New Accounting Pronouncements
In December 2023, the Financial Accounting Standards Board (the “FASB”) issued an Accounting Standards Update (“ASU”) intended to enhance the transparency and decision-usefulness of income tax disclosures. Such guidance requires entities to provide additional information within their income tax rate reconciliation, including further disclosure of federal, state, and foreign income taxes and to provide more details about these reconciling items if a quantitative threshold is met. This guidance additionally requires expanded disclosure of income taxes paid, including amounts paid for federal, state, and foreign taxes. This ASU is effective for fiscal years beginning after December 15, 2024. While the adoption of this ASU did not have an impact on our financial position and/or results of operations, we have provided the additional required disclosures within Note 11 - Income Taxes of the notes to consolidated financial statements.
In November 2024, the FASB issued an ASU, which requires disaggregated disclosures, in the notes to the financial statements, about certain income statement expense line items on an interim and annual basis. This guidance requires entities to provide more detailed information about purchases of inventory, employee compensation, depreciation expense, intangible asset amortization, and selling expenses. Such guidance, which is required to be applied prospectively, is effective for fiscal years beginning after December 15, 2026, and interim periods within fiscal years beginning after December 15, 2027, although early adoption and retrospective application is permitted. While the adoption of this ASU will not have an impact on our financial position and/or results of operations, we are currently evaluating the impact on our financial statement disclosures, including the processes and controls around the collection of this information.

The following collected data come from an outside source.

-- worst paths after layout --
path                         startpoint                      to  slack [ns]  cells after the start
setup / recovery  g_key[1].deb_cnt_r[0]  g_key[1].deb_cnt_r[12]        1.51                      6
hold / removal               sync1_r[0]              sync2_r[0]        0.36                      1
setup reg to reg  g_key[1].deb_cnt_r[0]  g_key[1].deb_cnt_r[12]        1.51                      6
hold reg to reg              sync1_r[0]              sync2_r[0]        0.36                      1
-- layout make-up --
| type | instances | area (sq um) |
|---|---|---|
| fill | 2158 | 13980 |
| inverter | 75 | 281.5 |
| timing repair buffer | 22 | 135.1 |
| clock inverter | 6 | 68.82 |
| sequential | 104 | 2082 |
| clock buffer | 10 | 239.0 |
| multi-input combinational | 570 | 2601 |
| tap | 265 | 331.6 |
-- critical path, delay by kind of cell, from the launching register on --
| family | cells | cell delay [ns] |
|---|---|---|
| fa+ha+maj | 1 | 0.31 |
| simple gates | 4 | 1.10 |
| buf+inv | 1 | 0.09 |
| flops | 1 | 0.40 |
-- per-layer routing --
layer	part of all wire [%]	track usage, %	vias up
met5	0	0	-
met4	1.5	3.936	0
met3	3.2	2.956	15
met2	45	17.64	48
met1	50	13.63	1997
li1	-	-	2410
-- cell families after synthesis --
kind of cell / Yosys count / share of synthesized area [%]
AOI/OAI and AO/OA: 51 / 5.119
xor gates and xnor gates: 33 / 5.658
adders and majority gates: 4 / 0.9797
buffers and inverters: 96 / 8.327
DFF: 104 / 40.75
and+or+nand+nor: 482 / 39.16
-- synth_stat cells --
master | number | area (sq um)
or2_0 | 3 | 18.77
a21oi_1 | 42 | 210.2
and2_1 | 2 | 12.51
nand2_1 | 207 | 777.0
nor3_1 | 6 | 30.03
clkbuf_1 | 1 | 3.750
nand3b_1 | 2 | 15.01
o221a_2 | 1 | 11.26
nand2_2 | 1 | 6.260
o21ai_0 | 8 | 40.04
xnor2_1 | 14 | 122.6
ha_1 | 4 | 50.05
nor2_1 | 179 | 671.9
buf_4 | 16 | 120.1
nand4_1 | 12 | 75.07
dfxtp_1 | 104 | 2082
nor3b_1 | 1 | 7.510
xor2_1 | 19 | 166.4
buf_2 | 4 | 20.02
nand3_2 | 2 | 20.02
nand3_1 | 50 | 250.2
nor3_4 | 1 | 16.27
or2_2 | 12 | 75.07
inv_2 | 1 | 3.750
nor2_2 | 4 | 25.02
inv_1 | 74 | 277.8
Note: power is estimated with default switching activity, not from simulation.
===== config.mk =====
export PLATFORM = sky130hd
export DESIGN_NAME = input_conditioner
export DESIGN_NICKNAME = d
export VERILOG_FILES = /design/src/rtl/input_conditioner.sv
export SDC_FILE = /design/constraint.sdc
export NUM_CORES = 1
export LEC_CHECK = 0
export ABC_AREA = 1
export CAP_MARGIN = 25
export CORE_UTILIZATION = 62
export DETAILED_ROUTE_END_ITERATION = 16
export MAX_ROUTING_LAYER = met4
export PLACE_DENSITY = 0.8
export SYNTH_ARGS = -nofsm -noshare
export SYNTH_HDL_FRONTEND = slang
export SYNTH_SLANG_ARGS = --single-unit

===== constraint.sdc =====
create_clock -name clk -period 1.8 [get_ports clk]
set_input_delay 0.27 -clock clk [delete_from_list [all_inputs] [get_ports clk]]
set_output_delay 0.27 -clock clk [all_outputs]
set_load 0.02 [all_outputs]
File: src/rtl/mul_pkg.sv
// Shared definitions for the iterative multiplier: FSM encoding, allowed
// bits-per-cycle set, and step/counter sizing helpers.
package mul_pkg;

    typedef enum logic [1:0] {
        ST_IDLE = 2'd0,
        ST_CALC = 2'd1,
        ST_DONE = 2'd2
    } state_t;

    localparam int DEF_WIDTH = 32;
    localparam int DEF_BPC   = 1;

    // Only 1, 2 or 4 multiplier bits may be retired per cycle.
    function automatic bit bpc_allowed(input int bpc);
        return (bpc == 1) || (bpc == 2) || (bpc == 4);
    endfunction

    // STEPS = WIDTH/BPC
    function automatic int mul_steps(input int width, input int bpc);
        return width / bpc;
    endfunction

    // CNT_W = $clog2(STEPS), kept at least 1 bit wide for the STEPS == 1 case
    function automatic int mul_cnt_w(input int width, input int bpc);
        int steps;
        steps = width / bpc;
        return (steps > 1) ? $clog2(steps) : 1;
    endfunction

endpackage

File: src/rtl/mul_iter.sv
// Iterative signed/unsigned WIDTH x WIDTH -> 2*WIDTH multiplier retiring BPC
// multiplier bits per cycle, with valid/ready handshakes and a pipeline flush.
module mul_iter
    import mul_pkg::*;
#(
    parameter int WIDTH = DEF_WIDTH,
    parameter int BPC   = DEF_BPC
) (
    input  logic               clk,
    input  logic               resetn,
    input  logic               in_valid,
    output logic               in_ready,
    input  logic [WIDTH-1:0]   a,
    input  logic [WIDTH-1:0]   b,
    input  logic               sign,
    output logic               out_valid,
    input  logic               out_ready,
    output logic [2*WIDTH-1:0] result,
    input  logic               flush
);

    localparam int STEPS = mul_steps(WIDTH, BPC);
    localparam int CNT_W = mul_cnt_w(WIDTH, BPC);
    localparam logic [CNT_W-1:0] LAST = CNT_W'(STEPS - 1);

    if (!bpc_allowed(BPC) || (WIDTH % BPC) != 0 || WIDTH < 4 || (WIDTH % 2) != 0) begin : g_bad_params
        $error("mul_iter: illegal WIDTH=%0d / BPC=%0d", WIDTH, BPC);
    end

    state_t             state, state_nxt;
    logic [WIDTH-1:0]   mplier;
    logic [2*WIDTH-1:0] mcand;
    logic [2*WIDTH-1:0] acc;
    logic [2*WIDTH-1:0] sum;
    logic [2*WIDTH-1:0] sum_final;
    logic [CNT_W-1:0]   cnt;
    logic               neg;
    logic [WIDTH-1:0]   abs_a;
    logic [WIDTH-1:0]   abs_b;
    logic               accept;
    logic               last_step;

    assign in_ready  = (state == ST_IDLE);
    assign out_valid = (state == ST_DONE);
    assign accept    = in_ready & in_valid & ~flush;
    assign last_step = (cnt == LAST);

    // The most-negative operand maps to 2^(WIDTH-1), which is the correct magnitude.
    assign abs_a = (sign & a[WIDTH-1]) ? (~a + WIDTH'(1)) : a;
    assign abs_b = (sign & b[WIDTH-1]) ? (~b + WIDTH'(1)) : b;

    // Partial-product adder: add the multiplicand, pre-shifted to the current
    // weight, once for each set bit among the BPC low multiplier bits.
    always_comb begin
        sum = acc;
        for (int i = 0; i < BPC; i++) begin
            if (mplier[i]) begin
                sum = sum + (mcand << i);
            end
        end
        sum_final = neg ? (~sum + (2*WIDTH)'(1)) : sum;
    end

    always_comb begin
        // NOTE: default assigned first so no path leaves state_nxt unassigned (no latch).
        state_nxt = state;
        unique case (state)
            ST_IDLE: if (in_valid)  state_nxt = ST_CALC;
            ST_CALC: if (last_step) state_nxt = ST_DONE;
            ST_DONE: if (out_ready) state_nxt = ST_IDLE;
            default:                state_nxt = ST_IDLE;
        endcase
        if (flush) begin
            state_nxt = ST_IDLE;
        end
    end

    // NOTE: sequential state uses non-blocking assignments so every register
    // samples pre-edge values regardless of statement order.
    always_ff @(posedge clk or negedge resetn) begin
        if (!resetn) begin
            state  <= ST_IDLE;
            mplier <= '0;
            mcand  <= '0;
            acc    <= '0;
            cnt    <= '0;
            neg    <= 1'b0;
            result <= '0;
        end else begin
            state <= state_nxt;
            if (accept) begin
                mplier <= abs_b;
                mcand  <= {{WIDTH{1'b0}}, abs_a};
                acc    <= '0;
                cnt    <= '0;
                neg    <= sign & (a[WIDTH-1] ^ b[WIDTH-1]);
            end else if (state == ST_CALC && !flush) begin
                acc    <= sum;
                mcand  <= mcand << BPC;
                mplier <= mplier >> BPC;
                cnt    <= cnt + CNT_W'(1);
                if (last_step) begin
                    result <= sum_final;
                end
            end
        end
    end

endmodule
### src/rtl/cla_serial_add_ctrl.sv
// Serial WIDTH-bit adder: one 4-bit carry-lookahead slice stepped over the nibbles, LSB first.
// Optional signed-overflow output enabled by defining CLA_ADD_OVF_EN.

module cla (
    input  logic [3:0] a_i,
    input  logic [3:0] b_i,
    input  logic       cin_i,
    output logic [3:0] sum_o,
    output logic       cout_o
);
    logic [3:0] gen;
    logic [3:0] prop;
    logic [4:0] carry;

    assign gen  = a_i & b_i;
    assign prop = a_i ^ b_i;

    // All carries are flattened lookahead terms, none ripple through another.
    assign carry[0] = cin_i;
    assign carry[1] = gen[0] | (prop[0] & cin_i);
    assign carry[2] = gen[1] | (prop[1] & gen[0]) | (prop[1] & prop[0] & cin_i);
    assign carry[3] = gen[2] | (prop[2] & gen[1]) | (prop[2] & prop[1] & gen[0])
                    | (prop[2] & prop[1] & prop[0] & cin_i);
    assign carry[4] = gen[3] | (prop[3] & gen[2]) | (prop[3] & prop[2] & gen[1])
                    | (prop[3] & prop[2] & prop[1] & gen[0])
                    | (prop[3] & prop[2] & prop[1] & prop[0] & cin_i);

    assign sum_o  = prop ^ carry[3:0];
    assign cout_o = carry[4];
endmodule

About New Standards Disclosures
New accounting standards disclosures describe recently adopted pronouncements and those not yet effective, along with management's assessment of their expected impact. This section provides an early warning system for upcoming changes to how a company reports its financial results, often years before the new rules take effect.

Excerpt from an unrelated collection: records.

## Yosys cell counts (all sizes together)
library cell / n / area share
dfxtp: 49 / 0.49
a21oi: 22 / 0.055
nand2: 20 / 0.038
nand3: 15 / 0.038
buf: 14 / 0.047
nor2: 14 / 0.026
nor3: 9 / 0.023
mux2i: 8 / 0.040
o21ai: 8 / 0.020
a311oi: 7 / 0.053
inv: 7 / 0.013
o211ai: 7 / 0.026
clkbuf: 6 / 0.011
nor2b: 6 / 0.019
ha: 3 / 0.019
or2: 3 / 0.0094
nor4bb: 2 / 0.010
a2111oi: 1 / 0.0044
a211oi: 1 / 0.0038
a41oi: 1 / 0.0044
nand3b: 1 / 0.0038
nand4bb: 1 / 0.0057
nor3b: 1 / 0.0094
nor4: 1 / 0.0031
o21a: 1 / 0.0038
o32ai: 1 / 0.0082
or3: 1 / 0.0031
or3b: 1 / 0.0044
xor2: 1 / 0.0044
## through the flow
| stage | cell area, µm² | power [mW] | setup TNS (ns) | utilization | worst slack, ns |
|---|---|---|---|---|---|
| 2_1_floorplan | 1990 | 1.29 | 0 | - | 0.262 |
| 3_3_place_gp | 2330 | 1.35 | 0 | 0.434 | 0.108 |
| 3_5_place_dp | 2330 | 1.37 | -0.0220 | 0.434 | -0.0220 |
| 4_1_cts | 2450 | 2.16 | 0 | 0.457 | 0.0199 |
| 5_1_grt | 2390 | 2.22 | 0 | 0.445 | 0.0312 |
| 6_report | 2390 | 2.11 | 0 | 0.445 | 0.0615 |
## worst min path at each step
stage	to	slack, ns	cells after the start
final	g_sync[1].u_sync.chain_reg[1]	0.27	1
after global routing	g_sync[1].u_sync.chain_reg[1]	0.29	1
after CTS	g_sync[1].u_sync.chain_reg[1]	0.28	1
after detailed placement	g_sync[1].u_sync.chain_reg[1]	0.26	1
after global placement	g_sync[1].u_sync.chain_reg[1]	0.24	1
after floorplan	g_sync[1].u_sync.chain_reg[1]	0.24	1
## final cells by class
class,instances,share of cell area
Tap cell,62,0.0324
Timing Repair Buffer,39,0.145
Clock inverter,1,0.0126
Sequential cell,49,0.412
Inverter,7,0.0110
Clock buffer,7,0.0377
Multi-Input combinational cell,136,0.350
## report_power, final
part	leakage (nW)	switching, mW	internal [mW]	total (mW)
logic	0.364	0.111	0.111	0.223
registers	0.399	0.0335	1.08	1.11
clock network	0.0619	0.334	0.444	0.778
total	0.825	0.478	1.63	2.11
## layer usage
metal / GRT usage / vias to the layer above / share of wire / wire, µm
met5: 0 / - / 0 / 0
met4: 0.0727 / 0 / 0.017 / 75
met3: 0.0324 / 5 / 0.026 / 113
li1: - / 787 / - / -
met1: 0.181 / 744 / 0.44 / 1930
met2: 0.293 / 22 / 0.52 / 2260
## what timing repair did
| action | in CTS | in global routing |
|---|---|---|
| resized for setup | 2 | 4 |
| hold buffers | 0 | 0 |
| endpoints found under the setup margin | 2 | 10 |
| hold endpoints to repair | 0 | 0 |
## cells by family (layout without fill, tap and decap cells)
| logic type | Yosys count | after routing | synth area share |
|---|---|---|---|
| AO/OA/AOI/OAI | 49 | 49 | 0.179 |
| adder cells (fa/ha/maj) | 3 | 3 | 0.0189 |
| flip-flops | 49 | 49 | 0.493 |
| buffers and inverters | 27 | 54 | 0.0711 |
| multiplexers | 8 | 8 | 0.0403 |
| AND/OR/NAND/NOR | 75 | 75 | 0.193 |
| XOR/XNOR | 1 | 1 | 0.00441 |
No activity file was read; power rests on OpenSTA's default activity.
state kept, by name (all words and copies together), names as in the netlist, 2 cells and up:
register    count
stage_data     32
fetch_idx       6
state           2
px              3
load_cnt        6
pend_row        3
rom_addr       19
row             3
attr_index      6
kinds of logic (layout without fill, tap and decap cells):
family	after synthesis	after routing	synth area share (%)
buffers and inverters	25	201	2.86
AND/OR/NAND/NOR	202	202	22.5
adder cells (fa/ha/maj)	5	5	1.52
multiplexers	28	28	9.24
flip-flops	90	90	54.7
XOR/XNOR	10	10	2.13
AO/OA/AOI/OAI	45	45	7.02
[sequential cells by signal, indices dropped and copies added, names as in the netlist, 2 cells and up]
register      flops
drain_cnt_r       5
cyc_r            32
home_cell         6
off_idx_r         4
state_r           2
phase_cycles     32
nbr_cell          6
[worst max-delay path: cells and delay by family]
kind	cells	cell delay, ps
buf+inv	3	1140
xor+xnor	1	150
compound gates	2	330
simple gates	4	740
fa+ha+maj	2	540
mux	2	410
--- config.mk ---
export PLATFORM = sky130hd
export DESIGN_NAME = tx_burst_ctrl_flat
export DESIGN_NICKNAME = d
export VERILOG_FILES = /design/src/rtl/tx_burst_ctrl_if.sv /design/src/rtl/tx_burst_ctrl.sv /design/src/flat_wrapper.sv
export SDC_FILE = /design/constraint.sdc
export NUM_CORES = 1
export LEC_CHECK = 0
export CAP_MARGIN = 20
export CORE_UTILIZATION = 59
export DETAILED_ROUTE_END_ITERATION = 10
export PLACE_DENSITY_LB_ADDON = 0.2
export SYNTH_ARGS = -nofsm -noshare
export SYNTH_HDL_FRONTEND = slang
export SYNTH_SLANG_ARGS = --single-unit
--- constraint.sdc ---
create_clock -name clk -period 4.15 [get_ports clk]
set_input_delay 0.415 -clock clk [delete_from_list [all_inputs] [get_ports clk]]
set_output_delay 0.415 -clock clk [all_outputs]
set_load 0.005 [all_outputs]
--- src/rtl/tx_burst_ctrl_if.sv ---
// Handshake and status bundle between the start/abort source and the
// transmit burst sequencer.
interface tx_burst_ctrl_if #(
   parameter int CNT_W = 16,
   parameter int GAP_W = 16
);

   logic             start;
   logic             abort;
   logic [CNT_W-1:0] burst_len;
   logic [GAP_W-1:0] gap_len;
   logic [3:0]       speed_sel;

   logic             send_enable;
   logic             frame_active;
   logic [3:0]       speed_ctr;
   logic             busy;
   logic             done;
   logic             aborted;
   logic [CNT_W-1:0] frames_sent;

   modport master (
      output start, abort, burst_len, gap_len, speed_sel,
      input  send_enable, frame_active, speed_ctr, busy, done, aborted, frames_sent
   );

   modport slave (
      input  start, abort, burst_len, gap_len, speed_sel,
      output send_enable, frame_active, speed_ctr, busy, done, aborted, frames_sent
   );

endinterface

--- src/rtl/tx_burst_ctrl.sv ---
// Transmit burst sequencer: issues burst_len frame-start pulses to the PRBS
// frame generator, separated by gap_len idle cycles, with abort support.
module tx_burst_ctrl #(
   parameter int FRAME_WORDS = 20,
   parameter int CNT_W       = 16,
   parameter int GAP_W       = 16
) (
   input  logic           clk,
   input  logic           rst,
   tx_burst_ctrl_if.slave bus
);

   localparam int WORD_W = (FRAME_WORDS > 1) ? $clog2(FRAME_WORDS) : 1;
   localparam logic [WORD_W-1:0] LAST_WORD = WORD_W'(FRAME_WORDS - 1);

   typedef enum logic [2:0] {IDLE, SEND, FRAME, GAP, DONE} state_t;

   state_t            state, state_next;
   logic [WORD_W-1:0] word_cnt, word_cnt_next;
   logic [GAP_W-1:0]  gap_cnt, gap_cnt_next;
   logic [GAP_W-1:0]  gap_q, gap_q_next;
   logic [CNT_W-1:0]  len_q, len_q_next;
   logic [CNT_W-1:0]  frames_next;
   logic [3:0]        speed_next;
   logic              aborted_next;

   // Abort overrides every busy-state exit; a partial frame is never counted.
   always_comb begin
      state_next    = state;
      word_cnt_next = word_cnt;
      gap_cnt_next  = gap_cnt;
      gap_q_next    = gap_q;
      len_q_next    = len_q;
      frames_next   = bus.frames_sent;
      speed_next    = bus.speed_ctr;
      aborted_next  = 1'b0;

      if (state != IDLE && bus.abort) begin
         state_next   = IDLE;
         aborted_next = 1'b1;
      end else begin
         case (state)
            IDLE: begin
               if (bus.start && !bus.abort) begin
                  len_q_next    = bus.burst_len;
                  gap_q_next    = bus.gap_len;
                  speed_next    = bus.speed_sel;
                  frames_next   = '0;
                  word_cnt_next = '0;
                  gap_cnt_next  = '0;
                  state_next    = (bus.burst_len == '0) ? DONE : SEND;
               end
            end
            SEND: begin
               word_cnt_next = '0;
               state_next    = FRAME;
            end
            FRAME: begin
               if (word_cnt == LAST_WORD) begin
                  frames_next = bus.frames_sent + 1'b1;
                  if (frames_next == len_q) begin
                     state_next = DONE;
                  end else if (gap_q == '0) begin
                     state_next = SEND;
                  end else begin
                     gap_cnt_next = '0;
                     state_next   = GAP;
                  end
               end else begin
                  word_cnt_next = word_cnt + 1'b1;
               end
            end
            GAP: begin
               if (gap_cnt == gap_q - 1'b1) begin
                  state_next = SEND;
               end else begin
                  gap_cnt_next = gap_cnt + 1'b1;
               end
            end
            DONE: begin
               state_next = IDLE;
            end
            default: begin
               state_next = IDLE;
            end
         endcase
      end
   end

   // Outputs are registered from the next state so they line up with it.
   always_ff @(posedge clk or posedge rst) begin
      if (rst) begin
         state            <= IDLE;
         word_cnt         <= '0;
         gap_cnt          <= '0;
         gap_q            <= '0;
         len_q            <= '0;
         bus.send_enable  <= 1'b0;
         bus.frame_active <= 1'b0;
         bus.speed_ctr    <= '0;
         bus.busy         <= 1'b0;
         bus.done         <= 1'b0;
         bus.aborted      <= 1'b0;
         bus.frames_sent  <= '0;
      end else begin
         state            <= state_next;
         word_cnt         <= word_cnt_next;
         gap_cnt          <= gap_cnt_next;
         gap_q            <= gap_q_next;
         len_q            <= len_q_next;
         bus.send_enable  <= (state_next == SEND);
         bus.frame_active <= (state_next == FRAME);
         bus.speed_ctr    <= speed_next;
         bus.busy         <= (state_next != IDLE);
         bus.done         <= (state_next == DONE);
         bus.aborted      <= aborted_next;
         bus.frames_sent  <= frames_next;
      end
   end

endmodule
--- src/flat_wrapper.sv ---
// flat-port wrapper written by rule: the top's interface ports become plain ports
module tx_burst_ctrl_flat 
#(
   parameter int FRAME_WORDS = 20,
   parameter int CNT_W       = 16,
   parameter int GAP_W       = 16
)
  (clk, rst, bus_start, bus_abort, bus_burst_len, bus_gap_len, bus_speed_sel, bus_send_enable, bus_frame_active, bus_speed_ctr, bus_busy, bus_done, bus_aborted, bus_frames_sent);
  tx_burst_ctrl_if #(.CNT_W(CNT_W), .GAP_W(GAP_W)) bus_i ();
  input  logic clk;
  input  logic rst;
  input wire logic [$bits(bus_i.start)-1:0] bus_start;
  input wire logic [$bits(bus_i.abort)-1:0] bus_abort;
  input wire logic [$bits(bus_i.burst_len)-1:0] bus_burst_len;
  input wire logic [$bits(bus_i.gap_len)-1:0] bus_gap_len;
  input wire logic [$bits(bus_i.speed_sel)-1:0] bus_speed_sel;
  output wire logic [$bits(bus_i.send_enable)-1:0] bus_send_enable;
  output wire logic [$bits(bus_i.frame_active)-1:0] bus_frame_active;
  output wire logic [$bits(bus_i.speed_ctr)-1:0] bus_speed_ctr;
  output wire logic [$bits(bus_i.busy)-1:0] bus_busy;
  output wire logic [$bits(bus_i.done)-1:0] bus_done;
  output wire logic [$bits(bus_i.aborted)-1:0] bus_aborted;
  output wire logic [$bits(bus_i.frames_sent)-1:0] bus_frames_sent;
  assign bus_i.start = bus_start;
  assign bus_i.abort = bus_abort;
  assign bus_i.burst_len = bus_burst_len;
  assign bus_i.gap_len = bus_gap_len;
  assign bus_i.speed_sel = bus_speed_sel;
  assign bus_send_enable = bus_i.send_enable;
  assign bus_frame_active = bus_i.frame_active;
  assign bus_speed_ctr = bus_i.speed_ctr;
  assign bus_busy = bus_i.busy;
  assign bus_done = bus_i.done;
  assign bus_aborted = bus_i.aborted;
  assign bus_frames_sent = bus_i.frames_sent;
  tx_burst_ctrl #(.FRAME_WORDS(FRAME_WORDS), .CNT_W(CNT_W), .GAP_W(GAP_W)) u_core (.clk(clk), .rst(rst), .bus(bus_i));
endmodule
Word-level counts from Yosys, hierarchy flattened
Cells that the tools add are included.
Word-level totals
  flip-flop bits (word level): 81
  output and inout port bits: 25
  word-level logic and storage cells: 67
Cells by class
  add/subtract/negate cells: 4
  equal/unequal tests: 15
  mux-type cells: 20
  bitwise logic cells: 1
  reductions and logical operators: 15
Operators by type and width (count)
  16-bit two-way mux: 6
  16-bit one-hot mux with 3 select lines: 1
  16-bit by 1-bit adder with 16-bit output, second input constant: 2
  16-bit equality test: 2
  16-bit zero test: 2
  16-bit one-hot mux with 2 select lines: 1
  3-bit two-way mux: 6
  16-bit by 1-bit subtractor with 16-bit output, second input constant: 1
  5-bit one-hot mux with 3 select lines: 1
  3-bit one-hot mux with 4 select lines: 1
  3-bit nonzero test: 4
  5-bit two-way mux: 2
  3-bit by 2-bit equality test with 1-bit output, second input constant: 3
  2-bit != test, second input constant: 4
  4-bit AND reduction: 2
  7-bit AND reduction: 1
  3-bit by 1-bit equality test with 1-bit output, second input constant: 2
  5-bit by 1-bit adder with 5-bit output, second input constant: 1
  5-bit equality test, second input constant: 1
  2-bit by 1-bit != test with 1-bit output, second input constant: 2
  3-bit equality test, second input constant: 1
  3-bit zero test: 1
  3-bit AND reduction: 1
  1-bit logical AND: 2
  5 further kinds: 5

Longest topological paths before layout
Gate-level depths: netlist of the first run.
  word-level depth: 7
  mapped depth: 13

Worst setup path before layout of the first run
No wires, ideal clock.
  path kind: reg2reg
  start point: register u_core.gap_q[0]
  end point: register u_core.gap_cnt[10]
  setup time: 77 ps
  data arrival time: 2790 ps
  slack: 1283 ps
  stages on the path, launching flop included: 13
  path buffers: 2
  cell sequence: dfrtp_1 -> inv_1 -> ha_1 -> or3b_1 -> buf_2 -> mux2_1 -> a211oi_2 -> nor4_2 -> o31ai_2 -> nor3_2 -> buf_4 -> or4_1 -> a21oi_1
On the way
  word-level cells in the longest chain between the ends: 4
  elaborated cells on any way between the ends: 6
Ends and longest elaborated chain
  start, declared: RTL line tx_burst_ctrl.sv:21  | logic [GAP_W-1:0] gap_q, gap_q_next;
  start signal, assigned: RTL line tx_burst_ctrl.sv:109  | gap_q <= gap_q_next;
  16-bit by 1-bit subtractor with 16-bit output: RTL line tx_burst_ctrl.sv:74  | if (gap_cnt == gap_q - 1'b1) begin
  16-bit equality test: RTL line tx_burst_ctrl.sv:74
  2-bit != test (no line)
  7-bit AND reduction (no line) (*)
  end signal, assigned: RTL line tx_burst_ctrl.sv:108  | gap_cnt <= gap_cnt_next;
  end, declared: RTL line tx_burst_ctrl.sv:20  | logic [GAP_W-1:0] gap_cnt, gap_cnt_next;
Mark *: on every way between the ends. The rest lies on a longest branch, timed or not.
A chain may end at the register's enable or synchronous reset.

Worst setup path in the final report of the first run
  start point: register u_core.gap_q[0]
  end point: register u_core.gap_cnt[8]
Same word-level chain as after synthesis.
## config.mk

```make
export PLATFORM = sky130hd
export DESIGN_NAME = ycbcr444_to_rgb888
export DESIGN_NICKNAME = d
export VERILOG_FILES = /design/src/rtl/ycbcr_pkg.sv /design/src/rtl/ycbcr444_to_rgb888_sat_u8.sv /design/src/rtl/ycbcr444_to_rgb888.sv
export SDC_FILE = /design/constraint.sdc
export NUM_CORES = 1
export LEC_CHECK = 0
export CORE_UTILIZATION = 45
export CTS_CLUSTER_SIZE = 25
export DETAILED_ROUTE_END_ITERATION = 10
export PLACE_DENSITY = 0.61
export SLEW_MARGIN = 0
export SYNTH_ARGS = -nofsm -noshare
export SYNTH_HDL_FRONTEND = slang
export SYNTH_SLANG_ARGS = --single-unit
```

## constraint.sdc

```tcl
create_clock -name i_sys_clk -period 5.17 [get_ports i_sys_clk]
set_clock_uncertainty 0.1 [all_clocks]
set_input_delay 0.7755 -clock i_sys_clk [delete_from_list [all_inputs] [get_ports i_sys_clk]]
set_output_delay 0.7755 -clock i_sys_clk [all_outputs]
set_load 0.005 [all_outputs]
```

Key signals: when management describes a not-yet-adopted standard's impact as "material" or "still being evaluated," it signals potential significant changes to reported metrics upon adoption. Watch for standards that affect a company's core operations — for example, revenue recognition changes for software companies or lease accounting changes for retailers with large store footprints. The transition method chosen (full retrospective versus modified retrospective) affects comparability with prior periods. Companies that delay adoption to the latest permitted date may be struggling with implementation complexity. Compare the disclosed impact assessments against peers in the same industry to gauge whether management's expectations are reasonable.